*** Dataset records ***

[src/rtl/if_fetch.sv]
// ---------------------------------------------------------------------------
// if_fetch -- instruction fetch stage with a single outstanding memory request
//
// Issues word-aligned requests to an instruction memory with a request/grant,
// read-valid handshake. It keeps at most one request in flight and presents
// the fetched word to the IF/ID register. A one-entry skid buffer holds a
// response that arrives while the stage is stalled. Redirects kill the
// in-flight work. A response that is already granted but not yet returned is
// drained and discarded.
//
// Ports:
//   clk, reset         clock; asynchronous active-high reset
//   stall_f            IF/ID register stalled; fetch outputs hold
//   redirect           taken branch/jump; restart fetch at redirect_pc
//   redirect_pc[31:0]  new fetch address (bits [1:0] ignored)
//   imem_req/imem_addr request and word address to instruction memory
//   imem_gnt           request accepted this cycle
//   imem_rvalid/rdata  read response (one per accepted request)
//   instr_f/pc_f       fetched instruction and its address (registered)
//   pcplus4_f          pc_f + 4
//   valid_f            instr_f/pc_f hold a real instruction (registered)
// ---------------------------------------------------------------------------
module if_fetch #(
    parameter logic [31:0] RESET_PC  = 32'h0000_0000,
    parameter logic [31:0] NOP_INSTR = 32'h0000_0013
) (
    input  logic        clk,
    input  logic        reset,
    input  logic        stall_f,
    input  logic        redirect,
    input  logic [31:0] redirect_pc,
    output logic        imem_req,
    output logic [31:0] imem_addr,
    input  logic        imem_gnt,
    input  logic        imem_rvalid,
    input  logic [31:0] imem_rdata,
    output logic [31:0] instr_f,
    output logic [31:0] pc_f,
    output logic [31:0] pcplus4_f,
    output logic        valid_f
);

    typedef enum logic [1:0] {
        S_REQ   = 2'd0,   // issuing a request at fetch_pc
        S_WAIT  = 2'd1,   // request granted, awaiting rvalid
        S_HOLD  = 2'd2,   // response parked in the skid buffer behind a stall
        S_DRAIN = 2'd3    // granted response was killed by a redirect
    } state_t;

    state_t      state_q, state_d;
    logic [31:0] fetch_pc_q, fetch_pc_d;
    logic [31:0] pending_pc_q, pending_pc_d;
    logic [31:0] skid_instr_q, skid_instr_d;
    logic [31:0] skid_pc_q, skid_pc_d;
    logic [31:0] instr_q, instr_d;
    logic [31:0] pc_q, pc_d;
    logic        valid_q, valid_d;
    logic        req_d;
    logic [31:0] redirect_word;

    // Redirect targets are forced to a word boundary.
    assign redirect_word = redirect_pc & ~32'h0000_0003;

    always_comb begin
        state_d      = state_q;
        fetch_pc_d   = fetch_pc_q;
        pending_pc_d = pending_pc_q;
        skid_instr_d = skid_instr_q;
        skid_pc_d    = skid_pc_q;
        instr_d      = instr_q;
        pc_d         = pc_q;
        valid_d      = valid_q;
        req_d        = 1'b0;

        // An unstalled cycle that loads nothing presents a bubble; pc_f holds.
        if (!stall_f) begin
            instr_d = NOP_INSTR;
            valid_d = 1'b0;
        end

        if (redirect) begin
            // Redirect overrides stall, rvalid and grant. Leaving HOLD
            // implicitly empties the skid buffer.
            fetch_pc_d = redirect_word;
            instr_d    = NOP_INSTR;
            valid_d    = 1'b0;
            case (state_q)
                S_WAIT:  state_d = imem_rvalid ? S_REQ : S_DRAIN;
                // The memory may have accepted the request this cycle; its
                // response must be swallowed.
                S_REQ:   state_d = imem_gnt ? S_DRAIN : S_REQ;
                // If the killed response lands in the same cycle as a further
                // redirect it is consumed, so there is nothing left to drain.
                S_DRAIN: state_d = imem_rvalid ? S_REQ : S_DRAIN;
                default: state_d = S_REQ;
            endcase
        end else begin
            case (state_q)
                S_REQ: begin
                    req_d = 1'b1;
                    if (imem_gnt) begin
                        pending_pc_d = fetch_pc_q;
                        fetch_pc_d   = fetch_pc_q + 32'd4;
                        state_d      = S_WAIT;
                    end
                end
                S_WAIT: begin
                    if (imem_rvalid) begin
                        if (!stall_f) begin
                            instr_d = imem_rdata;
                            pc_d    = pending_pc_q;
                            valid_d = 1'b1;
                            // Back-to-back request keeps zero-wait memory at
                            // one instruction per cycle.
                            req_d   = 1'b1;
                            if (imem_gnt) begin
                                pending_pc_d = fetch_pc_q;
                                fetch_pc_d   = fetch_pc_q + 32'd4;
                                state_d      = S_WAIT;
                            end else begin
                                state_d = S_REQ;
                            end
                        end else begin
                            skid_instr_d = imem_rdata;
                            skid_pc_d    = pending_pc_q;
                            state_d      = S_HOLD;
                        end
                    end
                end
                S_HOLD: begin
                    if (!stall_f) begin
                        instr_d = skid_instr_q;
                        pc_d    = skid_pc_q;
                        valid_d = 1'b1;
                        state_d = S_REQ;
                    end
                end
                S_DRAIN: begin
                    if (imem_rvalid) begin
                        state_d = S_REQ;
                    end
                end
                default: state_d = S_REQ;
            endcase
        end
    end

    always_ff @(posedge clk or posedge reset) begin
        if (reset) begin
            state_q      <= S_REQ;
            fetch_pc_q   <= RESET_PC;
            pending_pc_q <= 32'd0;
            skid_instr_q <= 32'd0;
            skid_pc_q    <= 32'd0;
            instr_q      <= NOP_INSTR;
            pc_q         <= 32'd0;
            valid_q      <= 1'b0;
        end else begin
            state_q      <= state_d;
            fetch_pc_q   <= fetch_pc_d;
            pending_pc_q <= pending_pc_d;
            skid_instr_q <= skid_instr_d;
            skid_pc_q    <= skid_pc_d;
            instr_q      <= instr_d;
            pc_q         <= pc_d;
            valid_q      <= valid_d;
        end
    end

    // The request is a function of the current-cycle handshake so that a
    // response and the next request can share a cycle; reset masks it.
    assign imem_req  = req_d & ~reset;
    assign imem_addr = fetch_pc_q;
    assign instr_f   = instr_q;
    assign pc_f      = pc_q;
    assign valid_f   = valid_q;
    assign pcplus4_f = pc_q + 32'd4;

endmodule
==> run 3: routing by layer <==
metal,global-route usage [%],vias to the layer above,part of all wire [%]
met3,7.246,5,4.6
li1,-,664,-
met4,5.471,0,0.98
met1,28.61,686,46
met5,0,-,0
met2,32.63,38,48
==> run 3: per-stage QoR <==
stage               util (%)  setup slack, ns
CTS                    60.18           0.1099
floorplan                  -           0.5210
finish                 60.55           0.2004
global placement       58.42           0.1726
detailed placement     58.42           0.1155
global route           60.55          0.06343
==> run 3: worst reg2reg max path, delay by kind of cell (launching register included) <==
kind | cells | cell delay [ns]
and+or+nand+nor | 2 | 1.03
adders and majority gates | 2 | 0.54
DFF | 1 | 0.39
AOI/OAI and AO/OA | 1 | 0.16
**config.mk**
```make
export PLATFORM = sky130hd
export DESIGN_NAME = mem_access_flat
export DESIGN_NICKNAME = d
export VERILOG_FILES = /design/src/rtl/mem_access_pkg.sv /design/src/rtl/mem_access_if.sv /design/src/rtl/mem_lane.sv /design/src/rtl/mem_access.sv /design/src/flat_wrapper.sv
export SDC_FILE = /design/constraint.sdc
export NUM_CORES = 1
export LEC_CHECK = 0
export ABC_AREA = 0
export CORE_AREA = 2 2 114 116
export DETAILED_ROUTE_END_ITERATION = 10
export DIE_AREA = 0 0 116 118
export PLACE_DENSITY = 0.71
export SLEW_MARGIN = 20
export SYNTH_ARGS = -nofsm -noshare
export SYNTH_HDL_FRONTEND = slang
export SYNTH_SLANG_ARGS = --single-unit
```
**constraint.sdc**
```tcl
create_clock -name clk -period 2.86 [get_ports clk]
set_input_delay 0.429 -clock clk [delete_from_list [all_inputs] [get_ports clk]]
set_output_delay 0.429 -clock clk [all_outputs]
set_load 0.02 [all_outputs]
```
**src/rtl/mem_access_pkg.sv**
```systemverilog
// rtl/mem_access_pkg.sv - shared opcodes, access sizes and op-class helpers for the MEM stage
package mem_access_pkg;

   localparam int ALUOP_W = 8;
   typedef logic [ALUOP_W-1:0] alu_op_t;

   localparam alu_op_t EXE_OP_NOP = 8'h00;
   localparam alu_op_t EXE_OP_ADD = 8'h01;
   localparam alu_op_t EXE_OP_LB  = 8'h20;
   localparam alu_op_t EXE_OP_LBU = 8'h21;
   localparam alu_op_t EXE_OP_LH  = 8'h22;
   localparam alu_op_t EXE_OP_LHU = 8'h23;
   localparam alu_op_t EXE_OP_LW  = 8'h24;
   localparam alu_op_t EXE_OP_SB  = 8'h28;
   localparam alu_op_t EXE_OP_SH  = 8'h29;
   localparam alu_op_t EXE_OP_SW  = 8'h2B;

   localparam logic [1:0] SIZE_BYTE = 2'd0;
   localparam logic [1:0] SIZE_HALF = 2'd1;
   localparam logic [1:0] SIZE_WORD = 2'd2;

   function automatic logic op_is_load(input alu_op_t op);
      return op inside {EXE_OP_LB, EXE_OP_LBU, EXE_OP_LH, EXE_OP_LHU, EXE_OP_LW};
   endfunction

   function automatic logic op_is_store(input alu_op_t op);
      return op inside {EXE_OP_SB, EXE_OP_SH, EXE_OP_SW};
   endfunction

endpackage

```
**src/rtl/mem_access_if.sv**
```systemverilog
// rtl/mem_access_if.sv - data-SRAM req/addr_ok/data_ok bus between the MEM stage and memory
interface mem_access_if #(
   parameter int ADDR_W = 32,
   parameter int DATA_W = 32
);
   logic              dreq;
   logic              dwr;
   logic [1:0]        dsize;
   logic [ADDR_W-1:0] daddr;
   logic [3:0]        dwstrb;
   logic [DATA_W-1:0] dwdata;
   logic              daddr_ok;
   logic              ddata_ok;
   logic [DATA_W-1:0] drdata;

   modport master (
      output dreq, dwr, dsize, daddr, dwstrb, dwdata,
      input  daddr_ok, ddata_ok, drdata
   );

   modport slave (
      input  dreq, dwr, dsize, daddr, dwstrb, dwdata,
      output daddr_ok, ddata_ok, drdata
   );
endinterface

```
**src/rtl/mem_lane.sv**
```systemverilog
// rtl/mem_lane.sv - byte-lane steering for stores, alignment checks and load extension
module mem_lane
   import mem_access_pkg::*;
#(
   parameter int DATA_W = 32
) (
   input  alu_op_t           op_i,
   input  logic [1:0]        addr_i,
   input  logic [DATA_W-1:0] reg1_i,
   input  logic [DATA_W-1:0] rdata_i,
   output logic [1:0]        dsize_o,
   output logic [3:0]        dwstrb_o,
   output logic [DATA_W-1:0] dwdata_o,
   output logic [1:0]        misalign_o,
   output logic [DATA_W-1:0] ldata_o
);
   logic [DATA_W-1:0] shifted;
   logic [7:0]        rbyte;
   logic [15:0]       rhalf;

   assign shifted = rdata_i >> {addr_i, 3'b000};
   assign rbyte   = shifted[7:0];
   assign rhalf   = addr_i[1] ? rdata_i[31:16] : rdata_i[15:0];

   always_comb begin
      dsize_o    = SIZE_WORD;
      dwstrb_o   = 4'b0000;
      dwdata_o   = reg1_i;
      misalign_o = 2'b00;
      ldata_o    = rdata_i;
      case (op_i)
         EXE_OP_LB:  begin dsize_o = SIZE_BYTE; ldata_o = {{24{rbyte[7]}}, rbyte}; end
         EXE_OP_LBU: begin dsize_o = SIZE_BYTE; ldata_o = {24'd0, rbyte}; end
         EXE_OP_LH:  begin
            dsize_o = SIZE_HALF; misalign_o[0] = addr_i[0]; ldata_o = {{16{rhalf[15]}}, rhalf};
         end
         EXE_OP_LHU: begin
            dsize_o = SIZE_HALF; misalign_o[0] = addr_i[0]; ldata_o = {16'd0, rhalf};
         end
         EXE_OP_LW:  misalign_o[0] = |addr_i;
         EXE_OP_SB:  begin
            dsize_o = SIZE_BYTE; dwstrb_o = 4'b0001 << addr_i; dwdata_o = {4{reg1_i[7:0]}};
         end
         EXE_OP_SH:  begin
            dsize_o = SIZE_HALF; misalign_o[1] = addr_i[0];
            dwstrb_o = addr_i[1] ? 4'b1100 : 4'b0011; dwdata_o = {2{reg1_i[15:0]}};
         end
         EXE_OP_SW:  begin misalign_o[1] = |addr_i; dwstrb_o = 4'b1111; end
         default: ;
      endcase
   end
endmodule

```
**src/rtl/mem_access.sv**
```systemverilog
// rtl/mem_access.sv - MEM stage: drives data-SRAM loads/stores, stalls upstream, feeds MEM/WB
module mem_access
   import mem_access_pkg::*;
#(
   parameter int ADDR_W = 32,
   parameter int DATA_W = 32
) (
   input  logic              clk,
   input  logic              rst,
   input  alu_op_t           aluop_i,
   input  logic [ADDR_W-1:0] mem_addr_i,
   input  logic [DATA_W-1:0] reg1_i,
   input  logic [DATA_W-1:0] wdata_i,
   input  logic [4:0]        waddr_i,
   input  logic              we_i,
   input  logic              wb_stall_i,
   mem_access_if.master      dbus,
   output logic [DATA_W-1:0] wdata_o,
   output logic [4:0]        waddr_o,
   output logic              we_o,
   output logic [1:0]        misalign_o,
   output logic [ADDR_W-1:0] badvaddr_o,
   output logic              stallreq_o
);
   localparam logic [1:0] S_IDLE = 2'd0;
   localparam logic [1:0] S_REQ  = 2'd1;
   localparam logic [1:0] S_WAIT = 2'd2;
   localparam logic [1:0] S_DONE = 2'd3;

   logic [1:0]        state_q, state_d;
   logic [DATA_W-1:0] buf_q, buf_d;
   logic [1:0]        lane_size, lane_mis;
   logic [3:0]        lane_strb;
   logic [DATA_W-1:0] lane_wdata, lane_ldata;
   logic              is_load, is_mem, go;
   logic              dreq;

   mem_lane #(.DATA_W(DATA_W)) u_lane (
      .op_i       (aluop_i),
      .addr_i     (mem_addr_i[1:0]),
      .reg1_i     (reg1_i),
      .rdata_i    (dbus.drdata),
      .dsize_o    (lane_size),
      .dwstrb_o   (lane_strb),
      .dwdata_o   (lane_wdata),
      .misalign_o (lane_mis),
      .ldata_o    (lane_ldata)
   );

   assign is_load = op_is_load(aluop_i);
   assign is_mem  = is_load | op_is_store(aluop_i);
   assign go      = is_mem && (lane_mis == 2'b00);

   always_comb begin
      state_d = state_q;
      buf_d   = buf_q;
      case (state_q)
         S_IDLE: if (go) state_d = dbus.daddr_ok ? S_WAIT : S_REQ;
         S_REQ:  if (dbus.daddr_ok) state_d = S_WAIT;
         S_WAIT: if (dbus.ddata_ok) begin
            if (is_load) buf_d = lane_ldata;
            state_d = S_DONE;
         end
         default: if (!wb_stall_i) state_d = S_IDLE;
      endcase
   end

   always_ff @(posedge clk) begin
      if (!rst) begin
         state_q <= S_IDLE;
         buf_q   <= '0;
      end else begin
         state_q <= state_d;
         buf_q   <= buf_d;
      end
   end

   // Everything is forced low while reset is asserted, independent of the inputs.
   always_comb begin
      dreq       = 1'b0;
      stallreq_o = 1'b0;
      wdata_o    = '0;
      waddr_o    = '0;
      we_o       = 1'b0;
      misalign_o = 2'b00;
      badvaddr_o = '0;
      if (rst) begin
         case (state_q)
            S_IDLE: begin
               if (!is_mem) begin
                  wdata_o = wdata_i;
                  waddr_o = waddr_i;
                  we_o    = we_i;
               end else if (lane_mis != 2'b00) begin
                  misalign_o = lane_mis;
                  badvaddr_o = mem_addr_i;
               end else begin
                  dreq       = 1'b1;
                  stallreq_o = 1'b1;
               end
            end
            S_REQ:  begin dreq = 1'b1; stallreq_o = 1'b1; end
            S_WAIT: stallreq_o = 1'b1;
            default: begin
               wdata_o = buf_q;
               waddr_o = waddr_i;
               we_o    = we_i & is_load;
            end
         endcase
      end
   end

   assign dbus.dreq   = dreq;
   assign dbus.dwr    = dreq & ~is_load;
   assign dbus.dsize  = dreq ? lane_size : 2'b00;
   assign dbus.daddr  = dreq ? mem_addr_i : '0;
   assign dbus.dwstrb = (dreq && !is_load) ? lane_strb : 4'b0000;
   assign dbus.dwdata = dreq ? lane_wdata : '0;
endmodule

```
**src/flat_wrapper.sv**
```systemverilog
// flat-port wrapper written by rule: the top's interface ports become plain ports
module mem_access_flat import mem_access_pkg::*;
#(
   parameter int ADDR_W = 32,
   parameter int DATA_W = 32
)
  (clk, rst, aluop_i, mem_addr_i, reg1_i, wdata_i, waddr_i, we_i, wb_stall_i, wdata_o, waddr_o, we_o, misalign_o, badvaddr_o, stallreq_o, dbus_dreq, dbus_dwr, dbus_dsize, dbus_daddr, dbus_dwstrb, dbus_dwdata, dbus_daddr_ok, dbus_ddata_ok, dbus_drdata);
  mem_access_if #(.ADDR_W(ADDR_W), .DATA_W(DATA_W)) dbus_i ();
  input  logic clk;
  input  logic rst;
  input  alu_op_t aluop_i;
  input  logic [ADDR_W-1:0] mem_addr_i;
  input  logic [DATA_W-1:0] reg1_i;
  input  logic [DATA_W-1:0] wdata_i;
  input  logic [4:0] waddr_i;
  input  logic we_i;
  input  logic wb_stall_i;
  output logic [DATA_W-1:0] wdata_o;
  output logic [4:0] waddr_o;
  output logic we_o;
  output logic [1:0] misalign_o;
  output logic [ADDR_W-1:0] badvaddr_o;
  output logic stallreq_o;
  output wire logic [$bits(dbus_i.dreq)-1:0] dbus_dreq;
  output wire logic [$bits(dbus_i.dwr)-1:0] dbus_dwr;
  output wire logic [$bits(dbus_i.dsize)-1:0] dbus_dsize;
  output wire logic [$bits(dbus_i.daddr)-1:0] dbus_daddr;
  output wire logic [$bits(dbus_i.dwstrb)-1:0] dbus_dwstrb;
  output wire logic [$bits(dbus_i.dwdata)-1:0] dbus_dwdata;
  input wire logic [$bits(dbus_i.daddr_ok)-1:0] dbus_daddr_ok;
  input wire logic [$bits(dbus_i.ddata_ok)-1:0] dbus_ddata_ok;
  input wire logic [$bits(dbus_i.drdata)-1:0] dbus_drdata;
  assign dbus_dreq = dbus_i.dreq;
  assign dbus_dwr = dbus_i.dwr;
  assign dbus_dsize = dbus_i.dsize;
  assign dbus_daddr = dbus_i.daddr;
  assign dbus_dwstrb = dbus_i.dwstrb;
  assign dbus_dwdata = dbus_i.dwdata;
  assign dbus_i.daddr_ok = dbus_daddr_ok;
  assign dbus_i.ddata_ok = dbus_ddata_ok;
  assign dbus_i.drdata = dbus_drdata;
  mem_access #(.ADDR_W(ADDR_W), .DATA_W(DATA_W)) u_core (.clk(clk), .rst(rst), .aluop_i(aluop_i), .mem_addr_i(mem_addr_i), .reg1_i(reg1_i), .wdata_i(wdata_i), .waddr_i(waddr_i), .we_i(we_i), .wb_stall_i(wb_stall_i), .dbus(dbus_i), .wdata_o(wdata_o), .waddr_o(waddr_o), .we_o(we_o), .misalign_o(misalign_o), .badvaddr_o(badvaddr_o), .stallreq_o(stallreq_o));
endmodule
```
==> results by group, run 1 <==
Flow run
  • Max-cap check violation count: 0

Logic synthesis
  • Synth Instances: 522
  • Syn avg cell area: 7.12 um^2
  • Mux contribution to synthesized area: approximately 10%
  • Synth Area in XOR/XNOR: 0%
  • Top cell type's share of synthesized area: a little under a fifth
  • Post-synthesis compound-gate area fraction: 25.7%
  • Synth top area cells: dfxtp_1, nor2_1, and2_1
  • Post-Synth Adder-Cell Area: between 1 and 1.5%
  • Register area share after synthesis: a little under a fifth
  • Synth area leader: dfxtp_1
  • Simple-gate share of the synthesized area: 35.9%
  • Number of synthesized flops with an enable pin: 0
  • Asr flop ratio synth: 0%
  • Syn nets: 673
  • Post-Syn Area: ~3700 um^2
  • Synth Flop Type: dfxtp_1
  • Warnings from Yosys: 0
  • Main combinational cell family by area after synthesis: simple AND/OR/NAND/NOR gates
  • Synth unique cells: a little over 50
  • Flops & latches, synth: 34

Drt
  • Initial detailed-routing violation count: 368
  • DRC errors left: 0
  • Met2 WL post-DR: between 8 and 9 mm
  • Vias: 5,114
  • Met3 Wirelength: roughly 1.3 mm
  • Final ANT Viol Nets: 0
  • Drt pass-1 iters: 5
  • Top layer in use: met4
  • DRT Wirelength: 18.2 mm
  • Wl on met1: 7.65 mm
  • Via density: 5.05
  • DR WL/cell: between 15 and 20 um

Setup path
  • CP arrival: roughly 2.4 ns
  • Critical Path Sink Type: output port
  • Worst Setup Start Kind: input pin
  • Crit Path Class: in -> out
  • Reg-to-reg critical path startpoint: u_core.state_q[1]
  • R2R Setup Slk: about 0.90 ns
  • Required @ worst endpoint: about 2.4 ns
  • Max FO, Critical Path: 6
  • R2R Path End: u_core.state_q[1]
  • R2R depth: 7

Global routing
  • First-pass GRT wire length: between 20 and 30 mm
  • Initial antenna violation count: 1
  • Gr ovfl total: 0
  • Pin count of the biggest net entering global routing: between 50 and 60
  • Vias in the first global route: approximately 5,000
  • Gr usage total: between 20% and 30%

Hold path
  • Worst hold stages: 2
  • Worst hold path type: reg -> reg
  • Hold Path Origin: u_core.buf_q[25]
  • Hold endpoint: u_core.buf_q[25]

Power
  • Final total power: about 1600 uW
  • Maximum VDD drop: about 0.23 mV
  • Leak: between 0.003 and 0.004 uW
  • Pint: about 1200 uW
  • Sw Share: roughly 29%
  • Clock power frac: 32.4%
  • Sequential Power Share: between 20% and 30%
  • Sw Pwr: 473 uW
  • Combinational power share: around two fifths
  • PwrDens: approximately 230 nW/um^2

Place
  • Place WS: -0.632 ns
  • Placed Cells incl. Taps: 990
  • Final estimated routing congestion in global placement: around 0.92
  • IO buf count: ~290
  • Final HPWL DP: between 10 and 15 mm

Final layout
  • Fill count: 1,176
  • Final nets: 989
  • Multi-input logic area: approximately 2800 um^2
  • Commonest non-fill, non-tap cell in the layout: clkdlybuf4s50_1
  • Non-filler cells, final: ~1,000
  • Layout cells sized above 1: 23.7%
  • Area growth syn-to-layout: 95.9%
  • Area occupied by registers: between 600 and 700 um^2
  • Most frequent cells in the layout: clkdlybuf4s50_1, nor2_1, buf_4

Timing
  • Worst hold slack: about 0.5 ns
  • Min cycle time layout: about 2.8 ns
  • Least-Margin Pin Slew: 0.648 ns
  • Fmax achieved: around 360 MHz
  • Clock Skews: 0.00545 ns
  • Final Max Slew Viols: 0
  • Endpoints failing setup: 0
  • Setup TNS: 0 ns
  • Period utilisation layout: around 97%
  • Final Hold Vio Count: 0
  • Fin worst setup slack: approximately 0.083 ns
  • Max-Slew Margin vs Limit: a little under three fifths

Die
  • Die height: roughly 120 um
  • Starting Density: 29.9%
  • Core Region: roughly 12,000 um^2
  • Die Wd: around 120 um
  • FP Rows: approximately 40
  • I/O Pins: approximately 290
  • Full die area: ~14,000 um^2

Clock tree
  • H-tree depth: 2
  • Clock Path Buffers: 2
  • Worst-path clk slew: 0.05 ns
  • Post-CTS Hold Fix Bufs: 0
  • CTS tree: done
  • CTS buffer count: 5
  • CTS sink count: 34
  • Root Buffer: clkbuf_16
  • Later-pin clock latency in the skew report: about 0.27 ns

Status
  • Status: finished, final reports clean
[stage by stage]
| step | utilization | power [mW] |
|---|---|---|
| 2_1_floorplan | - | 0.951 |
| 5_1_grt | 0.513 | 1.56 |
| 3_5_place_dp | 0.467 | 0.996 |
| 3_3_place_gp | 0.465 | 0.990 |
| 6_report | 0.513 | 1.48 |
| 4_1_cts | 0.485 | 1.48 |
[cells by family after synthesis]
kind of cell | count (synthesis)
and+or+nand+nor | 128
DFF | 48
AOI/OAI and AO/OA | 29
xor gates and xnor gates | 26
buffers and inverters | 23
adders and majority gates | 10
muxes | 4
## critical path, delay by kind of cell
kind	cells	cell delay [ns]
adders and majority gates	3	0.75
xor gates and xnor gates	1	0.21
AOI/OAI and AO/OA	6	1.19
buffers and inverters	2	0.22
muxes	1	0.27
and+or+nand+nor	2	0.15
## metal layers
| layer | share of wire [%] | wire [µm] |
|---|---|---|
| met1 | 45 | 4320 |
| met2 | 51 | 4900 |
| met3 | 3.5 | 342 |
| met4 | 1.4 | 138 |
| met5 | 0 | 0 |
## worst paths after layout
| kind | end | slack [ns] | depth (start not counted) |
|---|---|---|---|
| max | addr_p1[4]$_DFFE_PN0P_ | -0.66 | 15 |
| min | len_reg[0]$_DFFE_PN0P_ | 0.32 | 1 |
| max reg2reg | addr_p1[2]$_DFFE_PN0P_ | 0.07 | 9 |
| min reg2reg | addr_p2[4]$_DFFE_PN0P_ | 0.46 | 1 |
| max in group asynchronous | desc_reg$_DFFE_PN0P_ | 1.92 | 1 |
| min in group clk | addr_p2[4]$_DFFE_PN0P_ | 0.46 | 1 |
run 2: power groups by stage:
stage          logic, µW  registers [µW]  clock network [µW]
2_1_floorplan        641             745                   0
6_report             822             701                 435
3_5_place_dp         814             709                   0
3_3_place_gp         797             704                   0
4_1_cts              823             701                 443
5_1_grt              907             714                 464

*** End of Dataset records ***

Assignment: Return each line from the material that includes the string "inverters".

Exercise response:
buffers and inverters | 23
buffers and inverters	2	0.22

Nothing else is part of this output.